This module contains the TableSet class which abstracts an set of related tables into a single data structure. The most common way of creating a TableSet is using the Table.group_by() method, which is similar to SQL’s GROUP BY keyword. The resulting set of tables each have identical columns structure.

TableSet functions as a dictionary. Individual tables in the set can be accessed by using their name as a key. If the table set was created using Table.group_by() then the names of the tables will be the group factors found in the original data.

TableSet replicates the majority of the features of Table. When methods such as, TableSet.where() or TableSet.order_by() are used, the operation is applied to each table in the set and the result is a new TableSet instance made up of entirely new Table instances.

TableSet instances can also contain other TableSet’s. This means you can chain calls to Table.group_by() and TableSet.group_by() and end up with data grouped across multiple dimensions. TableSet.aggregate() on nested TableSets will then group across multiple dimensions.

class agate.tableset.TableMethodProxy(tableset, method_name)

A proxy for TableSet methods that converts them to individual calls on each Table in the set.

class agate.tableset.TableSet(tables, keys, key_name='group', key_type=None)

An group of named tables with identical column definitions. Supports (almost) all the same operations as Table. When executed on a TableSet, any operation that would have returned a new Table instead returns a new TableSet. Any operation that would have returned a single value instead returns a dictionary of values.

TableSet is implemented as a subclass of MappedSequence

  • tables – A sequence Table instances.
  • keys – A sequence of keys corresponding to the tables. These may be any type except int.
  • key_name – A name that describes the grouping properties. Used as the column header when the groups are aggregated. Defaults to the column name that was grouped on.
  • key_type – An instance some subclass of DataType. If not provided it will default to a :class`.Text`.

Equivalent to collections.OrderedDict.keys().


Get the name of the key this TableSet is grouped by. (If created using Table.group_by() then this is the original column name.)


Get the DataType this TableSet is grouped by. (If created using Table.group_by() then this is the original column type.)

classmethod from_csv(dir_path, column_names=None, column_types=None, row_names=None, header=True, **kwargs)

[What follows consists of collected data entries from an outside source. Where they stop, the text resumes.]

### src/rtl/spi_pkg.sv
// Shared definitions for the SPI master controller: frame geometry, FSM states
// and the registered response bundle.
package spi_pkg;

    localparam int FRAME_BITS = 16;
    localparam int ADDR_BITS  = 7;
    localparam int DATA_BITS  = 8;

    typedef enum logic [2:0] {
        IDLE,
        SETUP,
        SHIFT,
        HOLD,
        GAP,
        ERR
    } spi_state_e;

    typedef struct packed {
        logic [DATA_BITS-1:0] rdata;
        logic                 err;
    } spi_rsp_t;

endpackage

### src/rtl/spi_clk_gen.sv
// SCLK divider: toggles the registered SCLK every CLK_DIV cycles while enabled
// and flags whether the edge being produced is the leading or trailing one.
module spi_clk_gen #(
    parameter logic CPOL    = 1'b0,
    parameter int   CLK_DIV = 4
) (
    input  logic clk,
    input  logic rst,
    input  logic i_en,
    output logic o_sclk,
    output logic o_lead_stb,
    output logic o_trail_stb
);

    localparam int             CW       = $clog2(CLK_DIV + 1);
    localparam logic [CW-1:0]  DIV_LAST = CW'(CLK_DIV - 1);

    logic [CW-1:0] r_div_cnt;
    logic          r_sclk;
    logic          w_stb;

    // Strobes fire on the clk edge that moves SCLK, so the controller can act in lockstep.
    assign w_stb       = i_en && (r_div_cnt == DIV_LAST);
    assign o_lead_stb  = w_stb && (r_sclk == CPOL);
    assign o_trail_stb = w_stb && (r_sclk != CPOL);
    assign o_sclk      = r_sclk;

    always_ff @(posedge clk or posedge rst) begin
        if (rst) begin
            r_div_cnt <= '0;
            r_sclk    <= CPOL;
        end else if (!i_en) begin
            r_div_cnt <= '0;
            r_sclk    <= CPOL;
        end else if (w_stb) begin
            r_div_cnt <= '0;
            r_sclk    <= ~r_sclk;
        end else begin
            r_div_cnt <= r_div_cnt + 1'b1;
        end
    end

endmodule

### src/rtl/spi_master_ctrl.sv
// SPI master sequencer: turns one accepted command into a single 16-bit frame
// (command byte then data byte) and reports completion on a one-cycle response.
module spi_master_ctrl
    import spi_pkg::*;
#(
    parameter logic CPOL    = 1'b0,
    parameter logic CPHA    = 1'b0,
    parameter int   SLAVES  = 1,
    parameter int   CLK_DIV = 4,
    parameter int   SID_W   = $clog2(SLAVES) + 1
) (
    input  logic                 clk,
    input  logic                 rst,
    input  logic                 cmd_valid,
    output logic                 cmd_ready,
    input  logic                 cmd_write,
    input  logic [SID_W-1:0]     cmd_slave,
    input  logic [ADDR_BITS-1:0] cmd_addr,
    input  logic [DATA_BITS-1:0] cmd_wdata,
    output logic                 rsp_valid,
    output logic [DATA_BITS-1:0] rsp_rdata,
    output logic                 rsp_err,
    output logic                 busy,
    output logic                 SCLK,
    output logic [SLAVES-1:0]    SS,
    output logic                 MOSI,
    input  logic                 MISO
);

    localparam int               CW        = $clog2(CLK_DIV + 1);
    localparam logic [CW-1:0]    DIV_LAST  = CW'(CLK_DIV - 1);
    localparam logic [SID_W-1:0] SLV_LIM   = SID_W'(SLAVES);
    localparam logic [5:0]       LAST_EDGE = 6'(2 * FRAME_BITS - 1);

    spi_state_e            r_state;
    logic [SLAVES-1:0]     r_ss;
    logic                  r_mosi;
    logic                  r_rsp_valid;
    logic                  r_write;
    spi_rsp_t              r_rsp;
    logic [FRAME_BITS-1:0] r_tx;
    logic [DATA_BITS-1:0]  r_rx;
    logic [CW-1:0]         r_cnt;
    logic [5:0]            r_edge_cnt;

    logic [FRAME_BITS-1:0] w_frame;
    logic                  w_shift_en;
    logic                  w_sclk;
    logic                  w_lead_stb;
    logic                  w_trail_stb;
    logic                  w_sample_stb;
    logic                  w_shift_stb;
    logic                  w_last_edge;
    logic                  w_cnt_done;

    // Reads send zeros in the data byte so the slave never sees stale write data.
    assign w_frame      = {cmd_write, cmd_addr, cmd_write ? cmd_wdata : {DATA_BITS{1'b0}}};
    assign w_shift_en   = (r_state == SHIFT);
    assign w_sample_stb = CPHA ? w_trail_stb : w_lead_stb;
    assign w_shift_stb  = CPHA ? w_lead_stb : w_trail_stb;
    assign w_last_edge  = (r_edge_cnt == LAST_EDGE);
    assign w_cnt_done   = (r_cnt == DIV_LAST);

    spi_clk_gen #(
        .CPOL    (CPOL),
        .CLK_DIV (CLK_DIV)
    ) u_clk_gen (
        .clk         (clk),
        .rst         (rst),
        .i_en        (w_shift_en),
        .o_sclk      (w_sclk),
        .o_lead_stb  (w_lead_stb),
        .o_trail_stb (w_trail_stb)
    );

    always_ff @(posedge clk or posedge rst) begin
        if (rst) begin
            r_state     <= IDLE;
            r_ss        <= '1;
            r_mosi      <= 1'b0;
            r_rsp_valid <= 1'b0;
            r_write     <= 1'b0;
            r_rsp       <= '0;
            r_tx        <= '0;
            r_rx        <= '0;
            r_cnt       <= '0;
            r_edge_cnt  <= '0;
        end else begin
            r_rsp_valid <= 1'b0;
            case (r_state)
                IDLE: begin
                    if (cmd_valid) begin
                        r_write    <= cmd_write;
                        r_cnt      <= '0;
                        r_edge_cnt <= '0;
                        if (cmd_slave >= SLV_LIM) begin
                            r_state     <= ERR;
                            r_rsp_valid <= 1'b1;
                            r_rsp       <= '{rdata: '0, err: 1'b1};
                        end else begin
                            r_state <= SETUP;
                            for (int i = 0; i < SLAVES; i++) begin
                                r_ss[i] <= (SID_W'(i) != cmd_slave);
                            end
                            // With CPHA=0 the first bit must be on the wire before the first sampling edge.
                            if (!CPHA) begin
                                r_mosi <= w_frame[FRAME_BITS-1];
                                r_tx   <= {w_frame[FRAME_BITS-2:0], 1'b0};
                            end else begin
                                r_mosi <= 1'b0;
                                r_tx   <= w_frame;
                            end
                        end
                    end
                end
                ERR: begin
                    r_state <= IDLE;
                end
                SETUP: begin
                    if (w_cnt_done) begin
                        r_state <= SHIFT;
                        r_cnt   <= '0;
                    end else begin
                        r_cnt <= r_cnt + 1'b1;
                    end
                end
                SHIFT: begin
                    if (w_sample_stb) begin
                        r_rx <= {r_rx[DATA_BITS-2:0], MISO};
                    end
                    if (w_shift_stb && !(!CPHA && w_last_edge)) begin
                        r_mosi <= r_tx[FRAME_BITS-1];
                        r_tx   <= {r_tx[FRAME_BITS-2:0], 1'b0};
                    end
                    if (w_lead_stb || w_trail_stb) begin
                        if (w_last_edge) begin
                            r_state    <= HOLD;
                            r_edge_cnt <= '0;
                            r_cnt      <= '0;
                        end else begin
                            r_edge_cnt <= r_edge_cnt + 6'd1;
                        end
                    end
                end
                HOLD: begin
                    if (w_cnt_done) begin
                        r_state     <= GAP;
                        r_cnt       <= '0;
                        r_ss        <= '1;
                        r_mosi      <= 1'b0;
                        r_rsp_valid <= 1'b1;
                        r_rsp.rdata <= r_write ? '0 : r_rx;
                        r_rsp.err   <= 1'b0;
                    end else begin
                        r_cnt <= r_cnt + 1'b1;
                    end
                end
                GAP: begin
                    if (w_cnt_done) begin
                        r_state <= IDLE;
                        r_cnt   <= '0;
                    end else begin
                        r_cnt <= r_cnt + 1'b1;
                    end
                end
                default: begin
                    r_state <= IDLE;
                end
            endcase
        end
    end

    assign cmd_ready = (r_state == IDLE);
    assign busy      = (r_state != IDLE);
    assign rsp_valid = r_rsp_valid;
    assign rsp_rdata = r_rsp.rdata;
    assign rsp_err   = r_rsp.err;
    assign SCLK      = w_sclk;
    assign SS        = r_ss;
    assign MOSI      = r_mosi;

endmodule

Create a new TableSet from a directory of CSVs.

See Table.from_csv() for additional details.

  • dir_path – Path to a directory full of CSV files. All CSV files in this directory will be loaded.
  • column_names – See Table.__init__().
  • column_types – See Table.__init__().
  • row_names – See Table.__init__().
  • header – See Table.from_csv().
to_csv(dir_path, **kwargs)

Write each table in this set to a separate CSV in a given directory.

See Table.to_csv() for additional details.

Parameters:dir_path – Path to the directory to write the CSV files to.
classmethod from_json(path, column_names=None, column_types=None, keys=None, **kwargs)

Create a new TableSet from a directory of JSON files or a single JSON object with key value (Table key and list of row objects) pairs for each Table.

See Table.from_json() for additional details.

  • path – Path to a directory containing JSON files or filepath/file-like object of nested JSON file.
  • keys – A list of keys of the top-level dictionaries for each file. If specified, length must be equal to number of JSON files in path.
  • column_types – See Table.__init__().
to_json(path, nested=False, indent=None, **kwargs)

Write TableSet to either a set of JSON files for each table or a single nested JSON file.

See Table.to_json() for additional details.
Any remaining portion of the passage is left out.